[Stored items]
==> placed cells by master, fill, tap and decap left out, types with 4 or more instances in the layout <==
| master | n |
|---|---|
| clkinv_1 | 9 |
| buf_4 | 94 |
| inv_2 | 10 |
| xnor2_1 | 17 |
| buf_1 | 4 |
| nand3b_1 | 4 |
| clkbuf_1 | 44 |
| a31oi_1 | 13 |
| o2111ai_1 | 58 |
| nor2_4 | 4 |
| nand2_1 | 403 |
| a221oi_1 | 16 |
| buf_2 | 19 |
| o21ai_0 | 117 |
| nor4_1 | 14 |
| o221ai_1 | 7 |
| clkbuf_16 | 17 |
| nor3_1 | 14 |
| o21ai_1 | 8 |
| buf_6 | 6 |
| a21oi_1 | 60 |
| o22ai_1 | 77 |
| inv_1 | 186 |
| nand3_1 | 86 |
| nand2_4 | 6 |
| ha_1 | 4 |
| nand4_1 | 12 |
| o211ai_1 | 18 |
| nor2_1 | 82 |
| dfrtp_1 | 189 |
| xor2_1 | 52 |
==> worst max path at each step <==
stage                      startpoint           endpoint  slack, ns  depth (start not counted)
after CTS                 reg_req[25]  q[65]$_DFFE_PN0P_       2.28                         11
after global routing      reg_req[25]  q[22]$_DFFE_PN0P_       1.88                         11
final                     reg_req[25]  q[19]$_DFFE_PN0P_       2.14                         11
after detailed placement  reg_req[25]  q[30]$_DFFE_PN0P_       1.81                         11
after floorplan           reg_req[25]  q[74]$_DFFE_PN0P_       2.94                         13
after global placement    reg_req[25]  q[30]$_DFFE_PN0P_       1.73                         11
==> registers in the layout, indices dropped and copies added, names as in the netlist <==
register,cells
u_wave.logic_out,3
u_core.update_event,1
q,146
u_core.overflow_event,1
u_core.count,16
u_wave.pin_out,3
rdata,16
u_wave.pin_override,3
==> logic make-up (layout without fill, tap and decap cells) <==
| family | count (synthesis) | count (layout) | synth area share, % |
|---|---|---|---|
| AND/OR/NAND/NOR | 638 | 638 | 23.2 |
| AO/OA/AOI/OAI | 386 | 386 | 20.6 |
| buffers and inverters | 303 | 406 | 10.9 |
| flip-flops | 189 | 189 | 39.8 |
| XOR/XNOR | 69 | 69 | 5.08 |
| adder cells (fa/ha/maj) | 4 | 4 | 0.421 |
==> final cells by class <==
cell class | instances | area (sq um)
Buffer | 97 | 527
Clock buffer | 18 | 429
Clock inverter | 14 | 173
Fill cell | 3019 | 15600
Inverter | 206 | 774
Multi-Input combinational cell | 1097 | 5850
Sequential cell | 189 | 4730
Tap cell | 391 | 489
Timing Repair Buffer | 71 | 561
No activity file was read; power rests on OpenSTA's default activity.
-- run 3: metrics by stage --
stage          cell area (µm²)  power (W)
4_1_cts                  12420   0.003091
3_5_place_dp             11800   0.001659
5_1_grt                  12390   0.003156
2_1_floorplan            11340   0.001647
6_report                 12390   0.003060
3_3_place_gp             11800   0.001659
--- config.mk ---
export PLATFORM = sky130hd
export DESIGN_NAME = isc_ctrl
export DESIGN_NICKNAME = d
export VERILOG_FILES = /design/src/rtl/isc_pkg.sv /design/src/rtl/isc_ctrl.sv
export SDC_FILE = /design/constraint.sdc
export NUM_CORES = 1
export LEC_CHECK = 0
export BUFFER_PORTS_ARGS = -buffer_cell sky130_fd_sc_hd__buf_2
export CORE_ASPECT_RATIO = 1.1
export CORE_MARGIN = 2
export CORE_UTILIZATION = 29
export DETAILED_ROUTE_END_ITERATION = 6
export MAX_ROUTING_LAYER = met4
export PLACE_DENSITY_LB_ADDON = 0.15
export SYNTH_ARGS = -nofsm -noshare
export SYNTH_HDL_FRONTEND = slang
export SYNTH_SLANG_ARGS = --single-unit
--- constraint.sdc ---
create_clock -name sys_clk -period 22.8 [get_ports sys_clk]
set_clock_uncertainty 0.1 [all_clocks]
set_input_delay 1.14 -clock sys_clk [delete_from_list [all_inputs] [get_ports sys_clk]]
set_output_delay 1.14 -clock sys_clk [all_outputs]
set_load 0.01 [all_outputs]
==> src/qepv_pkg.sv <==
// Package with register map, field positions, reset values and types of the encoder block.
package qepv_pkg;
    // Register byte offsets.
    localparam logic [7:0] QEPV_CTRL_OFS = 8'h00;
    localparam logic [7:0] QEPV_MAXPOS_OFS = 8'h04;
    localparam logic [7:0] QEPV_POS_OFS = 8'h08;
    localparam logic [7:0] QEPV_VELCFG_OFS = 8'h0C;
    localparam logic [7:0] QEPV_VELPER_OFS = 8'h10;
    localparam logic [7:0] QEPV_VELRUN_OFS = 8'h14;
    localparam logic [7:0] QEPV_VELVAL_OFS = 8'h18;
    localparam logic [7:0] QEPV_STAT_OFS = 8'h1C;
    localparam logic [7:0] QEPV_INTEN_OFS = 8'h20;
    localparam logic [7:0] QEPV_INTRAW_OFS = 8'h24;
    localparam logic [7:0] QEPV_INTMSK_OFS = 8'h28;
    localparam logic [7:0] QEPV_INTCLR_OFS = 8'h2C;
    // Control and velocity configuration register field positions.
    localparam int QEPV_CTRL_EN_BIT = 0;
    localparam int QEPV_CTRL_BOTH_BIT = 1;
    localparam int QEPV_CTRL_RSTIDX_BIT = 2;
    localparam int QEPV_CTRL_CLKDIR_BIT = 3;
    localparam int QEPV_CTRL_SWAP_BIT = 4;
    localparam int QEPV_VELCFG_EN_BIT = 0;
    localparam int QEPV_VELCFG_DIV_LSB = 4;
    // Interrupt bit positions.
    localparam int QEPV_INT_INDEX_BIT = 0;
    localparam int QEPV_INT_TIMER_BIT = 1;
    localparam int QEPV_INT_DIR_BIT = 2;
    localparam int QEPV_INT_ERR_BIT = 3;
    // Reset values.
    localparam logic [31:0] QEPV_MAXPOS_RST = 32'hFFFFFFFF;
    localparam logic [31:0] QEPV_VELPER_RST = 32'h00000001;
    // Width of the event group.
    localparam int QEPV_NUM_INT = 4;
    typedef logic [QEPV_NUM_INT-1:0] qepv_irq_t;
endpackage

==> src/qepv_step_if.sv <==
// Interface carrying decoded steps from the decoder to the core.
`timescale 1ns/10ps
`default_nettype none
interface qepv_step_if;
    logic step;
    logic dirFwd;
    logic phaseErr;
    logic indexSeen;
    modport src (output step, output dirFwd, output phaseErr, output indexSeen);
    modport dst (input step, input dirFwd, input phaseErr, input indexSeen);
endinterface
`default_nettype wire

==> src/qepv_top.sv <==
// Quadrature encoder position and velocity block with register port and interrupt.
// What this block does
// - Velocity is pulses per fixed timer period.
// - Velocity runs only while position capture enabled.
// - Phase mode derives direction from edge order.
// - Step/direction mode counts step edges.
// - Option counts first channel or both channels.
// - Swap exchanges channels before decoding.
// - Optional index reset gives absolute position.
// - Maximum position limits and reloads on reverse.
// - Running and latched velocity counts readable.
// - Last direction kept, bits 31:1 read 0 (forward) or -1 (reverse).
// - Simultaneous channel change in phase mode sets error indicator.
// - Four individually maskable interrupt events.
// - Clearing a source deasserts it.
// - Only enabled sources drive the interrupt line.
// - Power-of-two predivider, nonzero period, save, restart.
// - Position write loads counter, counting continues.
//
// Implementation choices: the register addresses and the strobed register port.
`timescale 1ns/10ps
`default_nettype none
module qepv_top
    import qepv_pkg::*;
#(
    parameter int WIDTH = 32
) (
    input wire logic clk,
    input wire logic rst,
    input wire logic encoderChannelFirst,
    input wire logic encoderChannelSecond,
    input wire logic encoderIndex,
    input wire logic [7:0] regAddr,
    input wire logic [31:0] regWdata,
    input wire logic regWr,
    input wire logic regRd,
    output logic [31:0] regRdata,
    output logic irq
);
    typedef struct packed {
        logic [4:0] ctrl;
        logic [31:0] maxPos;
        logic [31:0] pos;
        logic velEn;
        logic [2:0] velDiv;
        logic [31:0] velPer;
        logic lastFwd;
        logic errFlag;
        qepv_irq_t intEn;
        qepv_irq_t intRaw;
        logic [31:0] rdata;
    } qepv_top_t;
    qepv_top_t st;
    qepv_top_t next_st;
    qepv_irq_t events;
    qepv_irq_t clrMask;
    logic enabled;
    logic [31:0] velRun;
    logic [31:0] velVal;
    logic velExpire;
    logic [31:0] rdMux;
    qepv_step_if stepBus ();

    assign enabled = st.ctrl[QEPV_CTRL_EN_BIT];

    // Decoder sees the configuration directly; software sets it before enabling.
    qepv_decoder u_dec (
        .clk(clk),
        .rst(rst),
        .chFirst(encoderChannelFirst),
        .chSecond(encoderChannelSecond),
        .chIndex(encoderIndex),
        .swap(st.ctrl[QEPV_CTRL_SWAP_BIT]),
        .clkDir(st.ctrl[QEPV_CTRL_CLKDIR_BIT]),
        .bothEdges(st.ctrl[QEPV_CTRL_BOTH_BIT]),
        .stepOut(stepBus)
    );

    // Velocity unit runs only with the block and velocity both enabled.
    qepv_velocity #(.WIDTH(32)) u_vel (
        .clk(clk),
        .rst(rst),
        .run(enabled && st.velEn),
        .step(stepBus.step),
        .divSel(st.velDiv),
        .period(st.velPer),
        .running(velRun),
        .velocity(velVal),
        .expire(velExpire)
    );

    // Event sources, all forced to zero while the block is disabled.
    always_comb begin
        events = '0;
        if (enabled) begin
            events[QEPV_INT_INDEX_BIT] = stepBus.indexSeen;
            events[QEPV_INT_TIMER_BIT] = velExpire;
            events[QEPV_INT_DIR_BIT] = stepBus.step && (stepBus.dirFwd != st.lastFwd);
            events[QEPV_INT_ERR_BIT] = stepBus.phaseErr;
        end
    end

    assign clrMask = (regWr && regAddr == QEPV_INTCLR_OFS) ? regWdata[QEPV_NUM_INT-1:0] : '0;

    // Read data multiplexer.
    always_comb begin
        rdMux = 32'h00000000;
        if (regAddr == QEPV_CTRL_OFS) begin
            rdMux = {27'h0000000, st.ctrl};
        end else if (regAddr == QEPV_MAXPOS_OFS) begin
            rdMux = st.maxPos;
        end else if (regAddr == QEPV_POS_OFS) begin
            rdMux = st.pos;
        end else if (regAddr == QEPV_VELCFG_OFS) begin
            rdMux = {25'h0000000, st.velDiv, 3'h0, st.velEn};
        end else if (regAddr == QEPV_VELPER_OFS) begin
            rdMux = st.velPer;
        end else if (regAddr == QEPV_VELRUN_OFS) begin
            rdMux = velRun;
        end else if (regAddr == QEPV_VELVAL_OFS) begin
            rdMux = velVal;
        end else if (regAddr == QEPV_STAT_OFS) begin
            // Bit 0 error, bits 31:1 direction as signed 0 (forward) or -1 (reverse).
            rdMux = {st.lastFwd ? 31'h00000000 : 31'h7FFFFFFF, st.errFlag};
        end else if (regAddr == QEPV_INTEN_OFS) begin
            rdMux = {28'h0000000, st.intEn};
        end else if (regAddr == QEPV_INTRAW_OFS) begin
            rdMux = {28'h0000000, st.intRaw};
        end else if (regAddr == QEPV_INTMSK_OFS) begin
            rdMux = {28'h0000000, st.intRaw & st.intEn};
        end
    end

    // Main next-state logic: registers, position counter and flags.
    always_comb begin
        next_st = st;
        next_st.rdata = regRd ? rdMux : 32'h00000000;
        if (regWr) begin
            if (regAddr == QEPV_CTRL_OFS) begin
                next_st.ctrl = regWdata[4:0];
            end else if (regAddr == QEPV_MAXPOS_OFS) begin
                next_st.maxPos = regWdata;
            end else if (regAddr == QEPV_VELCFG_OFS) begin
                next_st.velEn = regWdata[QEPV_VELCFG_EN_BIT];
                next_st.velDiv = regWdata[QEPV_VELCFG_DIV_LSB +: 3];
            end else if (regAddr == QEPV_VELPER_OFS) begin
                next_st.velPer = (regWdata == 32'h00000000) ? 32'h00000001 : regWdata;
            end else if (regAddr == QEPV_INTEN_OFS) begin
                next_st.intEn = regWdata[QEPV_NUM_INT-1:0];
            end else if (regAddr == QEPV_STAT_OFS) begin
                next_st.errFlag = st.errFlag & ~regWdata[0];
            end
        end
        if (enabled) begin
            if (stepBus.step) begin
                next_st.lastFwd = stepBus.dirFwd;
                if (stepBus.dirFwd) begin
                    next_st.pos = (st.pos >= st.maxPos) ? 32'h00000000 : st.pos + 32'h1;
                end else begin
                    next_st.pos = (st.pos == 32'h0) ? st.maxPos : st.pos - 32'h1;
                end
            end
            if (stepBus.indexSeen && st.ctrl[QEPV_CTRL_RSTIDX_BIT]) begin
                next_st.pos = st.lastFwd ? 32'h00000000 : st.maxPos;
            end
            if (stepBus.phaseErr) begin
                next_st.errFlag = 1'b1;
            end
        end
        if (regWr && regAddr == QEPV_POS_OFS) begin
            next_st.pos = regWdata;
        end
        // Set wins over a clear in the same cycle.
        next_st.intRaw = (st.intRaw & ~clrMask) | events;
    end

    // State register.
    always_ff @(posedge clk) begin
        if (rst) begin
            st <= '0;
            st.maxPos <= QEPV_MAXPOS_RST;
            st.velPer <= QEPV_VELPER_RST;
            st.lastFwd <= 1'b1;
        end else begin
            st <= next_st;
        end
    end

    assign regRdata = st.rdata;
    assign irq = |(st.intRaw & st.intEn);

    chk_irq_masked: assert property (@(posedge clk) disable iff (rst)
        irq |-> |(st.intRaw & st.intEn)) else $error("Interrupt without enabled source.");
    chk_clear_works: assert property (@(posedge clk) disable iff (rst)
        (clrMask[0] && !events[0]) |=> !st.intRaw[0]) else $error("Clear ignored.");
    chk_event_sticky: assert property (@(posedge clk) disable iff (rst)
        events[1] |=> st.intRaw[1]) else $error("Timer event lost.");
    chk_pos_frozen: assert property (@(posedge clk) disable iff (rst)
        (!enabled && !regWr) |=> $stable(st.pos)) else $error("Position moved while off.");
    chk_pos_load: assert property (@(posedge clk) disable iff (rst)
        (regWr && regAddr == QEPV_POS_OFS) |=> st.pos == $past(regWdata))
        else $error("Position load failed.");
    chk_idx_fwd: assert property (@(posedge clk) disable iff (rst)
        (enabled && stepBus.indexSeen && st.ctrl[QEPV_CTRL_RSTIDX_BIT] && st.lastFwd && !regWr)
        |=> st.pos == 32'h0) else $error("Forward index did not zero.");
    chk_idx_rev: assert property (@(posedge clk) disable iff (rst)
        (enabled && stepBus.indexSeen && st.ctrl[QEPV_CTRL_RSTIDX_BIT] && !st.lastFwd && !regWr)
        |=> st.pos == $past(st.maxPos)) else $error("Reverse index did not load max.");
    chk_err_sets: assert property (@(posedge clk) disable iff (rst)
        (enabled && stepBus.phaseErr) |=> st.errFlag) else $error("Error flag not set.");
    chk_dir_kept: assert property (@(posedge clk) disable iff (rst)
        !stepBus.step |=> $stable(st.lastFwd)) else $error("Direction changed without step.");
    cov_irq: cover property (@(posedge clk) disable iff (rst) irq);
    cov_idx: cover property (@(posedge clk) disable iff (rst) events[0]);
    cov_rev: cover property (@(posedge clk) disable iff (rst) stepBus.step && !stepBus.dirFwd);
endmodule
`default_nettype wire

==> src/qepv_decoder.sv <==
// Input synchroniser, swap and quadrature or step/direction decoder.
`timescale 1ns/10ps
`default_nettype none
module qepv_decoder
    import qepv_pkg::*;
(
    input wire logic clk,
    input wire logic rst,
    input wire logic chFirst,
    input wire logic chSecond,
    input wire logic chIndex,
    input wire logic swap,
    input wire logic clkDir,
    input wire logic bothEdges,
    qepv_step_if.src stepOut
);
    typedef struct packed {
        logic [2:0] sync1;
        logic [2:0] sync2;
        logic [2:0] prev;
        logic step;
        logic dirFwd;
        logic err;
        logic idx;
    } qepv_dec_t;
    qepv_dec_t st;
    qepv_dec_t next_st;
    logic a;
    logic b;
    logic pa;
    logic pb;
    logic chgA;
    logic chgB;

    // Swap channels before any decoding; the prev stage holds swapped values too.
    assign a = swap ? st.sync2[1] : st.sync2[0];
    assign b = swap ? st.sync2[0] : st.sync2[1];
    assign pa = st.prev[0];
    assign pb = st.prev[1];
    assign chgA = a ^ pa;
    assign chgB = b ^ pb;

    // Decode the synchronised pins into one-cycle step, error and index pulses and a held direction.
    always_comb begin
        next_st = st;
        next_st.sync1 = {chIndex, chSecond, chFirst};
        next_st.sync2 = st.sync1;
        next_st.prev = {st.sync2[2], b, a};
        next_st.step = 1'b0;
        next_st.err = 1'b0;
        next_st.idx = st.sync2[2] & ~st.prev[2];
        if (clkDir) begin
            if (chgA && a) begin
                next_st.step = 1'b1;
                next_st.dirFwd = b;
            end
        end else if (chgA && chgB) begin
            next_st.err = 1'b1;
        end else if (chgA) begin
            next_st.step = 1'b1;
            next_st.dirFwd = (a != b);
        end else if (chgB && bothEdges) begin
            next_st.step = 1'b1;
            next_st.dirFwd = (a == b);
        end
    end

    // State register.
    always_ff @(posedge clk) begin
        if (rst) begin
            st <= '0;
            st.dirFwd <= 1'b1;
        end else begin
            st <= next_st;
        end
    end

    assign stepOut.step = st.step;
    assign stepOut.dirFwd = st.dirFwd;
    assign stepOut.phaseErr = st.err;
    assign stepOut.indexSeen = st.idx;

    chk_err_no_step: assert property (@(posedge clk) disable iff (rst)
        st.err |-> !st.step) else $error("Step with phase error.");
endmodule
`default_nettype wire

==> src/qepv_velocity.sv <==
// Velocity unit: predivider, period timer and pulse accumulator.
`timescale 1ns/10ps
`default_nettype none
module qepv_velocity
    import qepv_pkg::*;
#(
    parameter int WIDTH = 32
) (
    input wire logic clk,
    input wire logic rst,
    input wire logic run,
    input wire logic step,
    input wire logic [2:0] divSel,
    input wire logic [WIDTH-1:0] period,
    output logic [WIDTH-1:0] running,
    output logic [WIDTH-1:0] velocity,
    output logic expire
);
    typedef struct packed {
        logic [6:0] pre;
        logic [WIDTH-1:0] tmr;
        logic [WIDTH-1:0] acc;
        logic [WIDTH-1:0] vel;
        logic exp;
    } qepv_vel_t;
    qepv_vel_t st;
    qepv_vel_t next_st;
    logic divStep;
    logic [6:0] divMask;

    // Predivide by a power of two from 1 to 128.
    assign divMask = 7'(({1'b0, 7'h00} | 8'h01) << divSel) - 7'h01;
    assign divStep = step && ((st.pre & divMask) == divMask);

    // Count pulses over each period, then save and restart the accumulator.
    always_comb begin
        next_st = st;
        next_st.exp = 1'b0;
        if (run) begin
            if (step) begin
                next_st.pre = st.pre + 7'h01;
            end
            if (st.tmr + 1'b1 >= period) begin
                next_st.tmr = '0;
                next_st.vel = st.acc + WIDTH'(divStep);
                next_st.acc = '0;
                next_st.exp = 1'b1;
            end else begin
                next_st.tmr = st.tmr + 1'b1;
                next_st.acc = st.acc + WIDTH'(divStep);
            end
        end
    end

    // State register.
    always_ff @(posedge clk) begin
        if (rst) begin
            st <= '0;
        end else begin
            st <= next_st;
        end
    end

    assign running = st.acc;
    assign velocity = st.vel;
    assign expire = st.exp;

    chk_vel_frozen: assert property (@(posedge clk) disable iff (rst)
        !run |=> $stable(st.acc)) else $error("Accumulator moved while stopped.");
endmodule
`default_nettype wire

==> config.mk <==
export PLATFORM = sky130hd
export DESIGN_NAME = qepv_top
export DESIGN_NICKNAME = d
export VERILOG_FILES = /design/src/qepv_pkg.sv /design/src/qepv_step_if.sv /design/src/qepv_top.sv /design/src/qepv_decoder.sv /design/src/qepv_velocity.sv
export SDC_FILE = /design/constraint.sdc
export NUM_CORES = 1
export LEC_CHECK = 0
export BUFFER_PORTS_ARGS = -buffer_cell sky130_fd_sc_hd__buf_2
export CAP_MARGIN = 20
export CORE_MARGIN = 2
export CORE_UTILIZATION = 49
export DETAILED_ROUTE_END_ITERATION = 6
export PLACE_DENSITY = 0.78
export SETUP_SLACK_MARGIN = 0.02
export SLEW_MARGIN = 20
export SYNTH_ARGS = -nofsm -noshare
export SYNTH_HDL_FRONTEND = slang
export SYNTH_SLANG_ARGS = --single-unit
==> constraint.sdc <==
create_clock -name clk -period 5 [get_ports clk]
set_clock_uncertainty 0.1 [all_clocks]
set_input_delay 1 -clock clk [delete_from_list [all_inputs] [get_ports clk]]
set_output_delay 1 -clock clk [all_outputs]
set_load 0.01 [all_outputs]
# Word level (Yosys, flattened, before mapping)
# Index checks and enable logic that the tools add are counted.
# W data, S select, Z words.
# op_classes
mux	43
n_reduce_logical	30
addsub	6
bitwise	17
n_eq_ne	17
n_lt_le_gt_ge	2
shifts	1
# ops
cell	count
$mux W32	16
$add A32 B1 Y32 const B	2
$ge A32 B32 Y1	2
$logic_not A32 Y1	2
$mux W64	1
$add A32 B1 Y32	1
$eq A8 B5 Y1 const B	4
$eq A8 B6 Y1 const B	4
$sub A32 B1 Y32 const B	1
$mux W31	1
$mux W5	6
$mux W4	6
$eq A8 B4 Y1 const B	2
$mux W2	5
$reduce_and A2 Y1	5
$logic_and A1 B1 Y1	9
$and A4 B4 Y4	2
$eq A8 B3 Y1 const B	1
$logic_not A8 Y1	1
$mux W1	8
$not A1 Y1	8
$add A7 B1 Y7 const B	1
$and A7 B7 Y7	1
$eq A7 B7 Y1	1
19 further kinds	26
# totals
out_inout_bits	33
regBits	264
inputBits	47

# Logic depth before layout (Yosys ltp)
# depth
word_depth	12
mapped_depth	18
depth_no_buf	14

# Modules after synthesis
# Synthesis repeated with hierarchy kept, for this count alone.
# hier_totals
hier_cells	2141
hier_area_um2	16956.3
# by_module_without_submodules
mod	seq_area_each_um2	area_each_um2	n_inst	cells_per_inst
qepv_top	2942.8	9440.3	1	1228
qepv_velocity	2082.0	7001.7	1	864
qepv_decoder	260.2	514.2	1	49

# Least setup slack after synthesis
# Ideal clock, no wire load.
# synth_path
kind	register to register
start	register u_vel.st[71] (netlist bit)
end	register u_vel.st, in the netlist u_vel.running[15]
setup_time_ns	0.063
setup_slack_ns	0.550
arrival_time_ns	4.287
required_time_ns	4.837
path_stages_with_launch	17
period_less_slack_ns	4.450
cell_sequence	dfxtp_1 -> clkbuf_1 -> and3_1 -> nand4_1 -> or3_1 -> clkbuf_1 -> nor2_1 -> and3_1 -> xor2_1 -> ha_1 -> and4_1 -> and3_1 -> a221o_1 -> a2111oi_0 -> o21ai_1 -> or4b_2 -> nand3_1
# synth_via
elab_chain_cells	3
# synth_rtl
element	line_no	source
from (decl)	qepv_velocity.sv:26	qepv_vel_t st;
from (signal assigned)	qepv_velocity.sv:60	st <= next_st;
$add A32 B1 Y32	qepv_velocity.sv:43	if (st.tmr + 1'b1 >= period) begin
$ge A32 B32 Y1	qepv_velocity.sv:43	
$mux W64	qepv_velocity.sv:43	
# No other way between the ends.
# A chain may end at the register's enable or synchronous reset.

# Final worst setup path
# layout_path
start	register u_vel.st[71] (netlist bit)
end	register u_vel.st, in the netlist u_vel.running[17]
# The elaborated chain is that of the path after synthesis.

◆ **PROBLEM**: Look above for the line with "xor2_1 | 52 |" and the line with "logic make-up (layout", and reproduce exactly those two lines plus every line between, nothing more.

◆ **RESULT OF THIS EXERCISE**:
| xor2_1 | 52 |
==> worst max path at each step <==
stage                      startpoint           endpoint  slack, ns  depth (start not counted)
after CTS                 reg_req[25]  q[65]$_DFFE_PN0P_       2.28                         11
after global routing      reg_req[25]  q[22]$_DFFE_PN0P_       1.88                         11
final                     reg_req[25]  q[19]$_DFFE_PN0P_       2.14                         11
after detailed placement  reg_req[25]  q[30]$_DFFE_PN0P_       1.81                         11
after floorplan           reg_req[25]  q[74]$_DFFE_PN0P_       2.94                         13
after global placement    reg_req[25]  q[30]$_DFFE_PN0P_       1.73                         11
==> registers in the layout, indices dropped and copies added, names as in the netlist <==
register,cells
u_wave.logic_out,3
u_core.update_event,1
q,146
u_core.overflow_event,1
u_core.count,16
u_wave.pin_out,3
rdata,16
u_wave.pin_override,3
==> logic make-up (layout without fill, tap and decap cells) <==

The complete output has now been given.